**TASK ITEM**
Using "router" as the search string, find the matching lines below and copy them.

#### EXERCISE INPUT ####

## src/rtl/calc_pkg.sv

```systemverilog
// Shared constants and FSM encoding for the calculator result printer.
// Holds operator codes, ASCII bytes and the printer state enum.
package calc_pkg;

  localparam logic [2:0] OPC_SUB = 3'b001;

  localparam logic [7:0] CH_ZERO  = 8'h30;
  localparam logic [7:0] CH_MINUS = 8'h2D;
  localparam logic [7:0] CH_LF    = 8'h0A;
  localparam logic [7:0] CH_CR    = 8'h0D;

  typedef enum logic [2:0] {
    ST_IDLE  = 3'd0,
    ST_EXEC  = 3'd1,
    ST_CONV  = 3'd2,
    ST_SIGN  = 3'd3,
    ST_DIGIT = 3'd4,
    ST_EOL   = 3'd5
  } state_e;

endpackage

```

## src/rtl/calc_bin2bcd.sv

```systemverilog
// Iterative double-dabble binary to BCD converter, one bit per clock.
// bcd holds its value after done until the next start.
module calc_bin2bcd #(
  parameter int RESW = 8,
  parameter int NDIG = 3
) (
  input  logic              clk,
  input  logic              rst,
  input  logic              start,
  input  logic [RESW-1:0]   bin,
  output logic              done,
  output logic [4*NDIG-1:0] bcd
);

  localparam int CW = $clog2(RESW + 1);

  logic [RESW-1:0]   sh_q, sh_d;
  logic [4*NDIG-1:0] bcd_q, bcd_d, adj;
  logic [CW-1:0]     cnt_q, cnt_d;
  logic              done_q, done_d;

  // add-3 correction applied before each shift
  always_comb begin
    adj = bcd_q;
    for (int i = 0; i < NDIG; i++) begin
      if (adj[4*i +: 4] >= 4'd5) begin
        adj[4*i +: 4] = adj[4*i +: 4] + 4'd3;
      end
    end
  end

  always_comb begin
    sh_d   = sh_q;
    bcd_d  = bcd_q;
    cnt_d  = cnt_q;
    done_d = 1'b0;
    if (start) begin
      sh_d  = bin;
      bcd_d = '0;
      cnt_d = CW'(RESW);
    end else if (cnt_q != '0) begin
      bcd_d  = {adj[4*NDIG-2:0], sh_q[RESW-1]};
      sh_d   = {sh_q[RESW-2:0], 1'b0};
      cnt_d  = cnt_q - 1'b1;
      done_d = (cnt_q == CW'(1));
    end
  end

  always_ff @(posedge clk or posedge rst) begin
    if (rst) begin
      sh_q   <= '0;
      bcd_q  <= '0;
      cnt_q  <= '0;
      done_q <= 1'b0;
    end else begin
      sh_q   <= sh_d;
      bcd_q  <= bcd_d;
      cnt_q  <= cnt_d;
      done_q <= done_d;
    end
  end

  assign done = done_q;
  assign bcd  = bcd_q;

endmodule

```

## src/rtl/calc_result_printer.sv

```systemverilog
// Calculator front end: registers operands, prints the result as ASCII.
// Define CALC_PRINT_CRLF_EN to terminate lines with CR LF instead of LF.
module calc_result_printer
  import calc_pkg::*;
#(
  parameter int OPW  = 4,
  parameter int OPCW = 3,
  parameter int RESW = 8,
  parameter int NDIG = 3
) (
  input  logic            clk,
  input  logic            rst,
  input  logic            req_valid,
  output logic            req_ready,
  input  logic [OPW-1:0]  req_a,
  input  logic [OPW-1:0]  req_b,
  input  logic [OPCW-1:0] req_optr,
  output logic [OPW-1:0]  calc_a,
  output logic [OPW-1:0]  calc_b,
  output logic [OPCW-1:0] calc_optr,
  input  logic [RESW-1:0] calc_result,
  output logic            tx_valid,
  input  logic            tx_ready,
  output logic [7:0]      tx_data,
  output logic            busy
);

`ifdef CALC_PRINT_CRLF_EN
  localparam bit CRLF = 1'b1;
`else
  localparam bit CRLF = 1'b0;
`endif

  localparam int DW = (NDIG > 1) ? $clog2(NDIG) : 1;

  state_e            state_q, state_d;
  logic [OPW-1:0]    calc_a_q, calc_a_d;
  logic [OPW-1:0]    calc_b_q, calc_b_d;
  logic [OPCW-1:0]   calc_optr_q, calc_optr_d;
  logic              neg_q, neg_d;
  logic [DW-1:0]     dig_q, dig_d;
  logic              lf_q, lf_d;

  logic              conv_start;
  logic              conv_done;
  logic [4*NDIG-1:0] bcd;
  logic [DW-1:0]     first_idx;
  logic [3:0]        cur_digit;

  assign conv_start = (state_q == ST_EXEC);

  calc_bin2bcd #(
    .RESW (RESW),
    .NDIG (NDIG)
  ) u_bin2bcd (
    .clk   (clk),
    .rst   (rst),
    .start (conv_start),
    .bin   (calc_result),
    .done  (conv_done),
    .bcd   (bcd)
  );

  // highest nonzero digit; zero value falls back to digit 0
  always_comb begin
    first_idx = '0;
    for (int i = 0; i < NDIG; i++) begin
      if (bcd[4*i +: 4] != 4'd0) begin
        first_idx = DW'(i);
      end
    end
  end

  assign cur_digit = bcd[4*dig_q +: 4];

  always_comb begin
    state_d     = state_q;
    calc_a_d    = calc_a_q;
    calc_b_d    = calc_b_q;
    calc_optr_d = calc_optr_q;
    neg_d       = neg_q;
    dig_d       = dig_q;
    lf_d        = lf_q;
    unique case (state_q)
      ST_IDLE: begin
        if (req_valid) begin
          calc_a_d    = req_a;
          calc_b_d    = req_b;
          calc_optr_d = req_optr;
          state_d     = ST_EXEC;
        end
      end
      ST_EXEC: begin
        neg_d   = (calc_optr_q == OPCW'(OPC_SUB))
                  && (calc_a_q < calc_b_q);
        state_d = ST_CONV;
      end
      ST_CONV: begin
        if (conv_done) begin
          dig_d   = first_idx;
          state_d = neg_q ? ST_SIGN : ST_DIGIT;
        end
      end
      ST_SIGN: begin
        if (tx_ready) state_d = ST_DIGIT;
      end
      ST_DIGIT: begin
        if (tx_ready) begin
          if (dig_q == '0) begin
            lf_d    = !CRLF;
            state_d = ST_EOL;
          end else begin
            dig_d = dig_q - 1'b1;
          end
        end
      end
      ST_EOL: begin
        if (tx_ready) begin
          if (lf_q) state_d = ST_IDLE;
          else      lf_d    = 1'b1;
        end
      end
      default: state_d = ST_IDLE;
    endcase
  end

  always_ff @(posedge clk or posedge rst) begin
    if (rst) begin
      state_q     <= ST_IDLE;
      calc_a_q    <= '0;
      calc_b_q    <= '0;
      calc_optr_q <= '0;
      neg_q       <= 1'b0;
      dig_q       <= '0;
      lf_q        <= 1'b0;
    end else begin
      state_q     <= state_d;
      calc_a_q    <= calc_a_d;
      calc_b_q    <= calc_b_d;
      calc_optr_q <= calc_optr_d;
      neg_q       <= neg_d;
      dig_q       <= dig_d;
      lf_q        <= lf_d;
    end
  end

  always_comb begin
    tx_data = 8'h00;
    unique case (state_q)
      ST_SIGN:  tx_data = CH_MINUS;
      ST_DIGIT: tx_data = CH_ZERO + {4'd0, cur_digit};
      ST_EOL:   tx_data = (CRLF && !lf_q) ? CH_CR : CH_LF;
      default:  tx_data = 8'h00;
    endcase
  end

  assign tx_valid  = (state_q == ST_SIGN) || (state_q == ST_DIGIT)
                     || (state_q == ST_EOL);
  assign busy      = (state_q != ST_IDLE);
  assign req_ready = (state_q == ST_IDLE) && !rst;
  assign calc_a    = calc_a_q;
  assign calc_b    = calc_b_q;
  assign calc_optr = calc_optr_q;

endmodule

```

## config.mk

```make
export PLATFORM = sky130hd
export DESIGN_NAME = calc_result_printer
export DESIGN_NICKNAME = d
export VERILOG_FILES = /design/src/rtl/calc_pkg.sv /design/src/rtl/calc_bin2bcd.sv /design/src/rtl/calc_result_printer.sv
export SDC_FILE = /design/constraint.sdc
export NUM_CORES = 1
export LEC_CHECK = 0
export CAP_MARGIN = 20
export CORE_MARGIN = 2
export CORE_UTILIZATION = 50
export DETAILED_ROUTE_END_ITERATION = 8
export DONT_BUFFER_PORTS = 1
export PLACE_DENSITY = 0.71
export SYNTH_ARGS = -nofsm -noshare
export SYNTH_HDL_FRONTEND = slang
export SYNTH_SLANG_ARGS = --single-unit
```

## constraint.sdc

```tcl
create_clock -name clk -period 3.5 [get_ports clk]
set_input_delay 0.525 -clock clk [delete_from_list [all_inputs] [get_ports clk]]
set_output_delay 0.525 -clock clk [all_outputs]
set_load 0.02 [all_outputs]
```

**Word-level counts from Yosys, hierarchy flattened**

Index checks and enable logic that the tools add are counted.

- Output and inout port bits: 22
- Input bits: 23
- Logic and storage cells: 86
- Register bits after elaboration: 43

- Add/subtract/negate cells: 6
- Equality and inequality tests: 15
- Order comparisons: 4
- Shift-type cells: 1
- Multiplexer cells: 31
- Reduce and logical (&&, ||, !) cells: 18

Operators by type and width:

| kind | number |
|---|---|
| 3-bit 2-to-1 mux | 9 |
| 12-bit 2-to-1 mux | 2 |
| 7-bit case mux with 3 select lines | 1 |
| 3-bit case mux with 6 select lines | 1 |
| 4-bit 2-to-1 mux | 4 |
| 8-bit 2-to-1 mux | 2 |
| 2-bit != test (second input constant) | 7 |
| 4-bit by 3-bit greater-or-equal comparator with 1-bit output (second input constant) | 3 |
| 4-bit nonzero test | 3 |
| 12-bit by 5-bit variable part select with 4-bit output | 1 |
| 4-bit by 2-bit adder with 4-bit output (second input constant) | 2 |
| 2-bit 2-to-1 mux | 4 |
| 4-bit AND reduction | 2 |
| 6-bit by 4-bit adder with 7-bit output (first input constant) | 1 |
| 7-bit AND reduction | 1 |
| 3-bit by 1-bit == test with 1-bit output (second input constant) | 2 |
| 3-bit by 2-bit == test with 1-bit output (second input constant) | 2 |
| 3-bit == test (second input constant) | 2 |
| 1-bit 2-to-1 mux | 6 |
| 2-bit nonzero test | 3 |
| 4-bit by 1-bit == test with 1-bit output (second input constant) | 1 |
| 4-bit < comparator | 1 |
| 2-bit case mux with 2 select lines | 1 |
| 4-bit by 1-bit subtractor with 4-bit output (second input constant) | 1 |
| 11 further kinds | 13 |

**Depth between registers and ports, before layout**

Gate-level depths: netlist of the first run.

- Word-level depth: 5
- Gate-level depth with buffers: 7
- Depth with buffers taken out: 6

**Modules after synthesis**

Synthesis of the first run repeated with hierarchy kept, for this count alone.

- Cells, all modules: 270
- Area, all modules: 2651.3 µm²

Modules (own cells, without submodules):

| module | seq. area each (µm²) | area each (µm²) | cells an instance | times used |
|---|---|---|---|---|
| calc_bin2bcd | 625.6 | 1470.2 | 155 | 1 |
| calc_result_printer | 450.4 | 1181.1 | 115 | 1 |

**Worst setup path after synthesis of the first run**

Ideal clock, no wire load.

- Path kind: reg-to-output
- Start point: reg state_q[1]
- End point: out tx_data[0]
- Cell stages (with the launch flop): 5
- Required time: 2975 ps
- Slack: 1387 ps
- Arrival: 1588 ps
- Buffers on the path: 2
- Path through: dfrtp_1 -> buf_2 -> or3b_1 -> buf_2 -> o21ai_0

- Cells in the longest elaborated chain, start to end: 2
- Elaborated cells between the ends (all ways): 4
- Those cells by class: 3 x eq/ne; 1 x mux

RTL lines:

| item | RTL line | source |
|---|---|---|
| start, declared | calc_result_printer.sv:36 | `state_e state_q, state_d;` |
| start signal, assigned | calc_result_printer.sv:137 | `state_q <= state_d;` |
| 3-bit == test / 3-bit by 2-bit == test with 1-bit output (equally long branches) | calc_result_printer.sv:149 | `unique case (state_q)` |
| 7-bit case mux with 3 select lines * | calc_result_printer.sv:149 |  |
| end, declared | calc_result_printer.sv:24 | `output logic [7:0] tx_data,` |

Every way passes the cells marked *; elsewhere a longest branch is shown, timed or not.

**Worst setup path after layout of the first run**

- Start point: reg state_q[1]
- End point: out tx_data[2]

Same word-level chain as after synthesis.

==> results.md, run 1 <==
* Bufs and invs on worst path at 0
* Total die area at 5500 µm²
* Multi-input logic area at 1250 µm²
* Setup Buffers After CTS at 0
* Unrepaired setup endpoints after global routing: false
* Peak supply drop at 0.364 mV
* Mean Syn Cell Area at 9.66 µm²
* Root Driver: clkbuf_8
* DR vias at 1729
* Crit path arrival time at 1990 ps
* Top post-synthesis cells by area: dfrtp_1 44%, ha_1 7.6%, mux2_2 4.6%, nor2_1 4.0%, nand2_1 3.8%
* Status: completed
* Tmin final at 2520 ps
* Gates resized, CTS repair at 0
* Gate power share at 0.439
* R2r setup slk at 1550 ps
* # IOs at 45
* Pins over their slew limit at 0
* Fmax at 397 MHz
* Detailed router's first-iteration violation count at 84
* Starting Density at 0.522
* Pint at 1460 µW
* CP startpoint: state_q[1]
* Final worst path period share at 0.720
* Cell area after layout at 2600 µm²
* Placed cell area at 2480 µm²
* Post-synth top area share at 0.437
* FP Rows at 25
* Setup TNS at 0 ps
* Skew-Pair Late Insertion Delay at 310 ps
* Total track usage at 0.183
* Pre-CTS setup slack at 1320 ps
* Share of cells above drive strength 1 at 0.108
* Synth area leader: dfrtp_1
* Sequential share of the synthesized area at 0.437
* Worst setup margin at 980 ps
* ANT nets after route at 0
* Top_reg_cell synth: dfrtp_1
* Gpl congestion at 0.831
* Cts hold-fix bufs at 0
* Most common cell after layout, fill and taps aside: dfrtp_1
* Reg2Reg Launch Point: state_q[2]
* CTS HTree Levels at 2
* Critical path, cell by cell: or3b_1 -> o21ai_0
* Switching pwr at 1110 µW
* Met2 wire length at 2110 µm
* Max layer used: met4
* Pwr/cell area at 991 nW/µm²
* Reg area at 1080 µm²
* CP max stage cell: o21ai_0
* Core ar. at 4720 µm²
* CTS clk-pin slew, worst paths at 90 ps
* Via density at 5.44
* Port Buffers at 0
* Most frequent cells in the layout: 43 x dfrtp_1, 26 x nor2_1, 25 x nand2_1
* Sequential power share at 0.408
* Switching Fraction at 0.433
* Measured slew at the worst slew-check pin at 871 ps
* TritonRoute pass-1 iters at 4
* Die Span Y at 74.2 µm
* Met3 WL at 178 µm
* Crit Path Category: flop to primary output
* CP Max Fanout at 15
* Setup-failing EPs final at 0
* Async set or reset register ratio after synthesis at 1.00
* Worst path required time at 2970 ps
* First-pass GRT wire length at 7560 µm
* Clock buffer depth at 2
* Overflow after GRT at 0
* Seq cells post-synth at 43
* Vias in the first global route at 1595
* Post-synthesis cell count at 255
* Area of the mapped netlist at 2460 µm²
* EDFF count, synth at 0
* Cell variety after synth at 42
* CTS tree: built
* CP top delay family: compound AO/OA/AOI/OAI gates
* Max_cap viols at 0
* Post-route met1 wirelength at 2280 µm
* CTS Sinks at 43
* YS warnings at 0
* HP Class: primary input to async pin
* Ant. Diodes at 0
* Net count, final at 288
* Area Growth Syn to Fin at 5.38%
* Critical Path Source Type: flop
* Slew HR at 0.417
* Max incr delay on CP at 570 ps
* Drt drc at 0
* Die X at 74.2 µm
* Leakage at 0.00116 µW
* Crit path capture type: primary output
* Initial antenna violation count at 0
* Setup Skew at 7.41 ps
* Post-DP HPWL at 3210 µm
* Largest net degree at the start of global routing at 44
* Filler cells at 433
* WL final at 4640 µm
* Final hold vios at 0
* Clock Power Share at 0.153
* Num CTS Buffers at 5
* Average wire per standard cell at 14.6 µm
[sequential cells by signal, indices dropped and copies added, names as in the netlist]
| register | flops |
|---|---|
| calc_a | 4 |
| calc_b | 4 |
| calc_optr | 3 |
| dig_q | 2 |
| lf_q | 1 |
| neg_q | 1 |
| state_q | 3 |
| u_bin2bcd.bcd | 12 |
| u_bin2bcd.cnt_q | 4 |
| u_bin2bcd.done | 1 |
| u_bin2bcd.sh_q | 8 |
[metrics by stage]
step / utilization / total power, µW / hold WS (ps) / instances
6_report: 0.550 / 2570 / 240 / 318
5_1_grt: 0.550 / 2800 / 289 / 318
4_1_cts: 0.550 / 2600 / 260 / 318
3_5_place_dp: 0.526 / 2190 / 472 / 310
3_3_place_gp: 0.526 / 2160 / 475 / 310
2_1_floorplan: - / 1990 / 444 / 256
[cells in the mapped netlist, drive strengths merged (5+ instances only)]
cell / n
mux2i: 8
ha: 15
nand3: 5
a22o: 6
dfrtp: 43
nand2b: 6
nand2: 25
xnor2: 5
mux2: 13
a21oi: 14
nor2: 26
inv: 15
o21ai: 18
a31oi: 9
buf: 13
[kinds of logic after synthesis]
group / share of synthesized area
and+or+nand+nor: 0.176
AOI/OAI and AO/OA: 0.139
DFF: 0.437
buffers and inverters: 0.0564
muxes: 0.0965
adders and majority gates: 0.0762
xor gates and xnor gates: 0.0178
other: 0.00152
[worst paths after layout]
kind                              end  cells past startpoint
setup / recovery           tx_data[2]                      2
hold / removal             state_q[1]                      2
setup reg to reg            calc_a[0]                      3
hold reg to reg                  lf_q                      1
max in group asynchronous   calc_a[0]                      2
min in group clk            calc_b[1]                      2
[per-layer routing]
layer  global-route usage  vias to the layer above
li1                     -                      872
met1                0.245                      819
met2                0.286                       32
met3               0.0447                        6
met4               0.0727                        0
met5                    0                        -
[power groups by stage]
stage	logic [µW]	registers [µW]	clock network [µW]
after floorplan	1040	951	0
after global routing	1280	1090	423
final	1130	1050	394
after CTS	1150	1050	403
after global placement	1110	1050	0
after detailed placement	1140	1060	0
[area by class of cell]
cell class,instances,share of cell area
Clock buffer,5,0.0265
Clock inverter,3,0.0169
Inverter,15,0.0217
Multi-Input combinational cell,183,0.482
Sequential cell,43,0.414
Tap cell,67,0.0323
Timing Repair Buffer,2,0.00578
Note: power is estimated with default switching activity, not from simulation.
==> run 2, diff against run 1 <==
Settings changed: PLACE_DENSITY 0.71 to 0.74.
Clock period 3.5 ns to 2.2 ns, I/O delays scaled along.
==> run 2 against run 1 <==
Net effect: sequential power up 60%; via count rose by 1.4%; clock power up 25%; combinational power increased by 65%; cell area grew 0.82%; total power up 57%; critical endpoint is now req_ready; largest power group unchanged.
==> results.md, run 2 (same netlist as run 1, synthesis figures left out) <==
* Gate power share at 0.463 (+0.024)
* Overflow after GRT at 0 (unchanged)
* CTS Sinks at 43 (unchanged)
* Setup TNS at 0 ps (unchanged)
* Via density at 5.41 (-0.43%)
* Port Buffers at 0 (unchanged)
* Largest net degree at the start of global routing at 44 (unchanged)
* Vias in the first global route at 1710 (+7.2%)
* Sequential power share at 0.415 (+0.007)
* Crit path arrival time at 1740 ps (-250 ps)
* Slew HR at 0.602 (+0.185)
* Pre-CTS setup slack at 311 ps (-1010 ps)
* Worst setup margin at 130 ps (-850 ps)
* Pint at 2260 µW (+55%)
* Grt met3 use at 0.0420 (-0.00271)
* Share of cells above drive strength 1 at 0.132 (+0.0247)
* Setup Skew at 4.83 ps (-2.57 ps)
* Met2 usage at 0.293 (+0.00694)
* WL final at 4680 µm (+0.80%)
* Status: completed
* Crit Path Category: flop to primary output
* CTS clk-pin slew, worst paths at 80 ps (about the same)
* Total track usage at 0.186 (+0.00305)
* GRT busiest layer: met2
* Most common cell after layout, fill and taps aside: dfrtp_1
* Gpl congestion at 0.772 (-7.0%)
* Unrepaired setup endpoints after global routing: false
* Die Span Y at 74.2 µm (unchanged)
* Clock buffer depth at 2 (unchanged)
* Setup-failing EPs final at 0 (unchanged)
* Area Growth Syn to Fin at 6.25%
* Pins over their slew limit at 0 (unchanged)
* Post-DP HPWL at 3370 µm (+4.8%)
* Gates resized, CTS repair at 0 (unchanged)
* Critical Path Source Type: flop
* ANT nets after route at 0 (unchanged)
* Drt drc at 0 (unchanged)
* Worst path required time at 1870 ps (-1100 ps)
* Switching pwr at 1770 µW (+59%)
* Switching Fraction at 0.439 (+0.00579)
* Die X at 74.2 µm (unchanged)
* Setup Buffers After CTS at 0 (unchanged)
* Final hold vios at 0 (unchanged)
* Root Driver: clkbuf_8
* HP Class: primary input to async pin
* Crit path capture type: primary output
* CP Max Fanout at 17 (+2)
* First-pass GRT wire length at 7820 µm (+3.5%)
* TritonRoute pass-1 iters at 4 (unchanged)
* Fmax at 483 MHz
* Skew-Pair Late Insertion Delay at 290 ps (-20 ps)
* CTS tree: built
* Most frequent cells in the layout: 42 x dfrtp_1, 26 x nor2_1, 25 x nand2_1
* Final worst path period share at 0.941
* Clock Power Share at 0.122 (-0.031)
* Detailed router's first-iteration violation count at 77 (-8.3%)
* Measured slew at the worst slew-check pin at 597 ps (-274 ps)
* Max_cap viols at 0 (unchanged)
* Cts hold-fix bufs at 0 (unchanged)
* Total die area at 5500 µm² (unchanged)
* GR Layer Usage met1 at 0.255 (+0.00972)
* Leakage at 0.00117 µW (+1.2%)
* Ant. Diodes at 0 (unchanged)
* FP Rows at 25 (unchanged)
* Peak supply drop at 0.604 mV (+66%)
* Max reg flops at 12 (unchanged)
* Tmin final at 2070 ps
* Average wire per standard cell at 14.4 µm (-1.1%)
* Pwr/cell area at 1540 nW/µm² (+56%)
* Core ar. at 4720 µm² (unchanged)
* Starting Density at 0.522 (unchanged)
* Num CTS Buffers at 5 (unchanged)
* CTS HTree Levels at 2 (unchanged)
* Initial antenna violation count at 0 (unchanged)
* Net count, final at 294 (+2.1%)
* DR vias at 1754 (+1.4%)
* # IOs at 45 (unchanged)
==> run 2: cell count changes in the layout (fill, tap and decap cells not counted), sizes merged <==
cell / delta
bufinv: -1
clkinvlp: +1
clkinv: -1
buf: +6
clkbuf: +1
==> run 2: worst max-delay path, stage by stage (launching register included) <==
cell and delay [ps]:
dfrtp_1 560, or3_1 540, nor2_1 350
==> run 2: area by class of cell <==
| cell class | instances | area (µm²) |
|---|---|---|
| flip-flops and latches | 43 | 1080 |
| fillers | 437 | 2110 |
| well taps | 67 | 83.8 |
| clock buffers | 6 | 72.6 |
| clock inverters | 2 | 12.5 |
| repair buffers | 8 | 60.1 |
| inverters | 15 | 56.3 |
| multi-input cells | 183 | 1250 |
==> run 2: final timing paths <==
kind	start	end	slack, ps	depth (start not counted)
setup / recovery	state_q[0]	req_ready	130	2
hold / removal	rst	state_q[2]	70	2
setup reg to reg	dig_q[0]	state_q[1]	310	5
hold reg to reg	lf_q	lf_q	490	1
max in group asynchronous	rst	state_q[1]	1740	2
min in group clk	req_b[1]	calc_b[1]	150	2
==> run 2: power by group through the flow <==
stage	sequential (µW)	clock (µW)	combinational, µW
after CTS	1670	509	1890
final	1680	491	1870
after global placement	1670	0	1810
after detailed placement	1690	0	1880
after global routing	1740	542	2130
after floorplan	1510	0	1650
==> run 2: stage by stage <==
step	area, µm²	cells	utilization	total power (µW)	hold slack, ps
CTS	2610	324	0.553	4070	74.7
global placement	2530	316	0.535	3480	403
floorplan	2470	256	-	3170	444
global route	2620	324	0.554	4420	102
detailed placement	2530	316	0.535	3570	399
finish	2620	324	0.554	4040	65.5
==> run 2: metal layers <==
metal / wire length (µm) / share of wire / vias up
met5: 0 / 0 / -
met4: 62 / 0.013 / 0
met3: 195 / 0.042 / 5
met2: 2170 / 0.46 / 31
met1: 2260 / 0.48 / 841
li1: - / - / 877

####

**SOLUTION TO THE EXERCISE**
* Detailed router's first-iteration violation count at 84
* Detailed router's first-iteration violation count at 77 (-8.3%)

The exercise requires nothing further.